#### What to do
Report how many lines of these entries hold the string "hpop"; reply with the number alone.

++++++++

What follows belongs to an exercise in optimizing a design on an open flow for small area, a short achievable clock period and few clock cycles per item; a production flow would make more cautious choices.
Where RTL was checked, it was by simulation tests only, not by an equivalence proof against the original.

v6:
==> flow/design.v (excerpt) <==
module page_table_translate_lru_fifo_core #(
	parameter int MAX_ENTRIES = 16,
	parameter int ADDR_BITS   = 16
) (
	input  logic        clk,
	input  logic        arst_n,
	input  logic        push,
	output logic        full,
	input  logic [15:0] virtual_address,
	output logic        empty,
	input  logic        pop,
	output logic        fault,
	output logic [3:0]  frame,
	output logic [19:0] physical_address,
	input  logic        cfg_valid,
	output logic        cfg_ready,
	input  logic [1:0]  cfg_index,
	input  logic [15:0] cfg_data
);
	logic [15:0] ps_q;    
	logic [4:0]  n_q;     
	logic        pol_q;   
	logic [17:0] ps3_q;   
	assign cfg_ready = 1'b1;
	always_ff @(posedge clk or negedge arst_n) begin
		if (!arst_n) begin
			ps_q  <= 16'd256;
			n_q   <= 5'd16;
			pol_q <= 1'b0;
		end else if (cfg_valid) begin
			case (cfg_index)
				2'd0: ps_q <= (cfg_data == 16'd0) ? 16'd1 : cfg_data;
				2'd1: n_q <= (cfg_data[4:0] == 5'd0) ? 5'd1 :
				             (cfg_data[4] && (cfg_data[3:0] != 4'd0)) ? 5'd16 : cfg_data[4:0];
				2'd2: pol_q <= cfg_data[0];
				default: begin
				end
			endcase
		end
	end
	always_ff @(posedge clk) begin
		ps3_q <= {2'b00, ps_q} + {1'b0, ps_q, 1'b0};
	end
	logic [16:0] ps2;
	assign ps2 = {ps_q, 1'b0};
	logic adv;       
	logic hv_q, kv_q;
	assign adv   = !kv_q;
	assign full  = kv_q;
	assign empty = !hv_q;
	localparam logic [8:1] REGM = 8'b1111_1101;
	logic [15:0] xi [1:8], xs [1:8], xr [1:8];
	logic [15:0] qi [1:8], qs [1:8], qr [1:8];
	logic        vi [1:8], vr [1:8];
	genvar k;
	generate
		for (k = 1; k <= 8; k++) begin : g_div
			localparam int J = 16 - 2 * k;  
			localparam int W = 2 * k;       
			logic [W-1:0] t;
			logic [W:0]   d1, d2, d3;
			logic         c1, c2, c3;
  ...
clock: 6.5 ns
lec_check: 0
abc_clock_period_in_ps: 2500
cap_margin: 20
core_margin: 2
core_utilization: 55
setup_slack_margin: 3.7
slew_margin: 20
run.sh (not shown) runs the stock make flow with config.mk's settings and CLKGATE_MAP_FILE= SYNTH_SCRIPT=/design/flow/synth_recipe.tcl, a recipe that flattens the netlist after the stock synthesis.
Modified inputs, v7 compared to v6
- changing SETUP_SLACK_MARGIN from 3.7 to 2.0
- setting TNS_END_PERCENT to 5 for the first time
- changing ABC_CLOCK_PERIOD_IN_PS from 2500 to 4000
Notes after the runs:
Post-layout worst setup margin on v7 is behind v6. When v7 is measured against v6, its non-clock buffer count turns out 455 lower. Re area after synthesis: no difference whatsoever between v6 and v7.
No functional check of the RTL was part of any run of this note.

* * *

== run X ==
The RTL this note starts from:
==> flow/design.v <==
module page_table_translate_lru_fifo_core #(
	parameter int MAX_ENTRIES = 16,
	parameter int ADDR_BITS   = 16
) (
	input  logic        clk,
	input  logic        arst_n,
	input  logic        push,
	output logic        full,
	input  logic [15:0] virtual_address,
	output logic        empty,
	input  logic        pop,
	output logic        fault,
	output logic [3:0]  frame,
	output logic [19:0] physical_address,
	input  logic        cfg_valid,
	output logic        cfg_ready,
	input  logic [1:0]  cfg_index,
	input  logic [15:0] cfg_data
);
	localparam int NS = 8;  
	logic [15:0] ps_q;    
	logic [4:0]  n_q;     
	logic        pol_q;   
	logic [17:0] ps3_q;   
	assign cfg_ready = 1'b1;
	always_ff @(posedge clk or negedge arst_n) begin
		if (!arst_n) begin
			ps_q  <= 16'd256;
			n_q   <= 5'd16;
			pol_q <= 1'b0;
		end else if (cfg_valid) begin
			case (cfg_index)
				2'd0: ps_q <= (cfg_data == 16'd0) ? 16'd1 : cfg_data;
				2'd1: n_q <= (cfg_data[4:0] == 5'd0) ? 5'd1 :
				             (cfg_data[4] && (cfg_data[3:0] != 4'd0)) ? 5'd16 : cfg_data[4:0];
				2'd2: pol_q <= cfg_data[0];
				default: begin
				end
			endcase
		end
	end
	always_ff @(posedge clk) begin
		ps3_q <= {2'b00, ps_q} + {1'b0, ps_q, 1'b0};
	end
	logic [16:0] ps2;
	assign ps2 = {ps_q, 1'b0};
	logic adv;       
	logic hv_q, kv_q;
	assign adv   = !kv_q;
	assign full  = kv_q;
	assign empty = !hv_q;
	logic        v_q [NS+1];
	logic [15:0] x_q [NS+1];
	logic [15:0] q_q [NS+1];
	logic [15:0] x_d [NS+1];
	logic [15:0] q_d [NS+1];
	assign x_d[0] = virtual_address;
	assign q_d[0] = 16'd0;
	genvar k;
	generate
		for (k = 1; k <= NS; k++) begin : g_div
			localparam int J = 16 - 2 * k;  
			localparam int W = 2 * k;       
			logic [W-1:0] t;
			logic [W:0]   d1, d2, d3;
			logic         c1, c2, c3;
			logic         z1, z2, z3;
			logic [W-1:0] nt;
			logic [1:0]   qb;
			assign t  = x_q[k-1][15:J];
			assign z1 = (W >= 16) ? 1'b1 : (ps_q  >> W) == 16'd0;
			assign z2 = (ps2 >> W) == 17'd0;
			assign z3 = (ps3_q >> W) == 18'd0;
			assign d1 = {1'b0, t} - {1'b0, ps_q[W-1:0]};
			assign d2 = {1'b0, t} - {1'b0, ps2[W-1:0]};
			assign d3 = {1'b0, t} - {1'b0, ps3_q[W-1:0]};
			assign c1 = z1 && !d1[W];
			assign c2 = z2 && !d2[W];
			assign c3 = z3 && !d3[W];
			assign qb = c3 ? 2'd3 : c2 ? 2'd2 : c1 ? 2'd1 : 2'd0;
			assign nt = c3 ? d3[W-1:0] : c2 ? d2[W-1:0] : c1 ? d1[W-1:0] : t;
			if (J > 0) begin : g_lo
				assign x_d[k] = {nt, x_q[k-1][J-1:0]};
			end else begin : g_last
				assign x_d[k] = nt;
			end
			assign q_d[k] = q_q[k-1] | (16'(qb) << J);
		end
	endgenerate
	logic [15:0] e_pg [16];
	logic [3:0]  e_fr [16];
	logic [4:0]  vc_q;      
	logic [15:0] vm_q;      
	logic        ft_q;      
	logic [15:0] pre_d;
	logic        prv_d;
	logic [15:0] pre_q;
	logic        prv_q;
	logic [15:0] ush_q;     
	logic [15:0] uwt_q;     
	logic [15:0] pg_t;
	assign pg_t = q_q[NS];
	genvar j;
	generate
		for (j = 0; j < 16; j++) begin : g_pre
			assign pre_d[j] = (e_pg[j] == q_d[NS]);
		end
	endgenerate
	assign prv_d = (pg_t == q_d[NS]);
	logic        tp;        
	logic [15:0] eq, ge, first, top, inst, sh, wt;
	logic        hit, lru_hit, evict, install, rot;
	logic [3:0]  hf, nf;
	assign tp = adv && v_q[NS];
	always_comb begin
		for (int i = 0; i < 16; i++) begin
			if (ush_q[i]) eq[i] = pre_q[(i + 1) % 16];
			else if (uwt_q[i]) eq[i] = prv_q;
			else eq[i] = pre_q[i];
		end
		eq = eq & vm_q;
		ge[0] = eq[0];
		for (int i = 1; i < 16; i++) ge[i] = ge[i-1] | eq[i];
		first[0] = eq[0];
		for (int i = 1; i < 16; i++) first[i] = eq[i] & !ge[i-1];
		for (int i = 0; i < 15; i++) top[i] = vm_q[i] & !vm_q[i+1];
		top[15] = vm_q[15];
		inst[0] = !vm_q[0];
		for (int i = 1; i < 16; i++) inst[i] = vm_q[i-1] & !vm_q[i];
		hit     = ge[15];
		lru_hit = hit && !pol_q;
		evict   = !hit && ft_q;
		install = !hit && !ft_q;
		rot     = lru_hit || evict;
		for (int i = 0; i < 15; i++) sh[i] = tp && vm_q[i+1] && (evict || (lru_hit && ge[i]));
		sh[15] = 1'b0;
		for (int i = 0; i < 16; i++) wt[i] = tp && ((rot && top[i]) || (install && inst[i]));
		hf = 4'd0;
		for (int i = 0; i < 16; i++) hf = hf | (first[i] ? e_fr[i] : 4'd0);
		nf = install ? vc_q[3:0] : (hit ? hf : e_fr[0]);
	end
	always_ff @(posedge clk) begin
		for (int i = 0; i < 16; i++) begin
			if (sh[i]) begin
				e_pg[i] <= e_pg[(i + 1) % 16];
				e_fr[i] <= e_fr[(i + 1) % 16];
			end else if (wt[i]) begin
				e_pg[i] <= pg_t;
				e_fr[i] <= nf;
			end
		end
	end
	logic [4:0]  vc_inc;
	logic [15:0] vm_same, vm_inc;
	assign vc_inc = vc_q + 5'd1;
	always_comb begin
		for (int i = 0; i < 16; i++) begin
			vm_same[i] = (5'(i) < vc_q)   && (5'(i) < n_q);
			vm_inc[i]  = (5'(i) < vc_inc) && (5'(i) < n_q);
		end
	end
	always_ff @(posedge clk or negedge arst_n) begin
		if (!arst_n) begin
			vc_q <= 5'd0;
			vm_q <= 16'd0;
			ft_q <= 1'b0;
		end else if (tp && install) begin
			vc_q <= vc_inc;
			vm_q <= vm_inc;
			ft_q <= (vc_inc >= n_q);
		end else begin
			vm_q <= vm_same;
			ft_q <= (vc_q >= n_q);
		end
	end
	logic        r_v_q, r_fault_q;
	logic [3:0]  r_frame_q;
	logic [15:0] r_off_q;
	always_ff @(posedge clk or negedge arst_n) begin
		if (!arst_n) begin
			for (int i = 0; i <= NS; i++) v_q[i] <= 1'b0;
			r_v_q <= 1'b0;
		end else if (adv) begin
			v_q[0] <= push;
			for (int i = 1; i <= NS; i++) v_q[i] <= v_q[i-1];
			r_v_q <= v_q[NS];
		end
	end
	always_ff @(posedge clk) begin
		if (adv) begin
			for (int i = 0; i <= NS; i++) begin
				x_q[i] <= x_d[i];
				q_q[i] <= q_d[i];
			end
			pre_q     <= pre_d;
			prv_q     <= prv_d;
			ush_q     <= sh;
			uwt_q     <= wt;
			r_fault_q <= !hit;
			r_frame_q <= nf;
			r_off_q   <= x_q[NS];
		end
	end
	logic [19:0] phys_d;
	assign phys_d = r_fault_q ? 20'd0 :
		((r_frame_q[0] ? {4'd0, ps_q}       : 20'd0) +
		 (r_frame_q[1] ? {3'd0, ps_q, 1'b0} : 20'd0) +
		 (r_frame_q[2] ? {2'd0, ps_q, 2'b0} : 20'd0) +
		 (r_frame_q[3] ? {1'd0, ps_q, 3'b0} : 20'd0) +
		 {4'd0, r_off_q});
	logic        h_fault_q, k_fault_q;
	logic [3:0]  h_frame_q, k_frame_q;
	logic [19:0] h_phys_q, k_phys_q;
	logic        rpush, hpop;
	assign rpush = adv && r_v_q;
	assign hpop  = pop && hv_q;
	always_ff @(posedge clk or negedge arst_n) begin
		if (!arst_n) begin
			hv_q <= 1'b0;
			kv_q <= 1'b0;
		end else begin
			if (hpop) begin
				hv_q <= kv_q || rpush;
				kv_q <= 1'b0;
			end else if (rpush) begin
				hv_q <= 1'b1;
				kv_q <= hv_q;
			end
		end
	end
	always_ff @(posedge clk) begin
		if (hpop && kv_q) begin
			h_fault_q <= k_fault_q;
			h_frame_q <= k_frame_q;
			h_phys_q  <= k_phys_q;
		end else if (rpush && (hpop || !hv_q)) begin
			h_fault_q <= r_fault_q;
			h_frame_q <= r_frame_q;
			h_phys_q  <= phys_d;
		end
		if (rpush && hv_q && !hpop) begin
			k_fault_q <= r_fault_q;
			k_frame_q <= r_frame_q;
			k_phys_q  <= phys_d;
		end
	end
	assign fault            = h_fault_q;
	assign frame            = h_frame_q;
	assign physical_address = h_phys_q;
endmodule
==> flow/config.mk <==
export PLATFORM = sky130hd
export DESIGN_NAME = page_table_translate_lru_fifo_core
export DESIGN_NICKNAME = page_table_translate_lru_fifo_core
export VERILOG_FILES = /design/flow/design.v
export SDC_FILE = /design/flow/constraint.sdc
export NUM_CORES = 4
export LEC_CHECK = 0
export CAP_MARGIN = 20
export CORE_MARGIN = 2
export CORE_UTILIZATION = 40
export SLEW_MARGIN = 20
==> flow/constraint.sdc <==
create_clock -name core_clock -period 6.5 [get_ports {clk}]
set_input_delay 1.3000 -clock core_clock [delete_from_list [all_inputs] [get_ports {clk}]]
set_output_delay 1.3000 -clock core_clock [all_outputs]
set_load 0.01 [all_outputs]
The final layout from run X, which completed every stage, passed the timing, DRC and antenna checks at the end of the flow.
Testbench counts of run X, summed over its fixed seeds: cycles 8,371, items 7,251.
The inputs of run R differ from those of run X as listed below.
- CORE_UTILIZATION now 55, was 40
- ABC_CLOCK_PERIOD_IN_PS now 3000, previously not set
- SETUP_SLACK_MARGIN now 3.5, previously not set
==> comparison <==
What the final checks of run R revealed, after a flow that finished every stage, was a layout that fails on max-capacitance violations, max-slew violations.
Going from run X to run R, the non-clock buffer count was found to have gone up by 586.
The layout overhead on the synthesized area reported for run R is greater than that of run X by 27 points.
Footprint of the multi-input gates: run R > run X
Of run X and run R, run X shows the lower routed length on met1, with run R above it.
Summary of run R over run X: number of placed cells counting well taps went down; complex-gate fraction of the synthesized area did not really move; setup slack went up.

## re-timing with driven ports
The flow's constraints put no driver on any port. The routed layouts listed below were extracted and timed again, unchanged, in two steps.
Step 1, drivers: a clkbuf_16 drives clk and a buf_2 each remaining input, both assumed.
Step 2 adds t to the input delays and takes it off the output delays; t is the mean of the earliest and latest rising clock arrival at the registers after step 1. Input paths then give back, and output paths get back, about the clock's delay inside the block.
a / b / c = ideal ports / drivers / drivers and shift; a / b = the first two.
run	shift t [ns]	setup slack, ns	worst setup path at the end	latest minus earliest clock arrival (ns)	cell pins on the clock port's net
v6	0.711	2.278 / 2.278 / 2.278	register to register	0.044 / 0.044	1
v7	0.706	2.034 / 2.034 / 2.034	register to register	0.053 / 0.053	1
run X	0.732	1.307 / 1.307 / 1.307	register to register	0.047 / 0.047	1
run R	0.716	1.870 / 1.870 / 1.870	register to register	0.082 / 0.083	1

++++++++

#### Solution to the exercise
6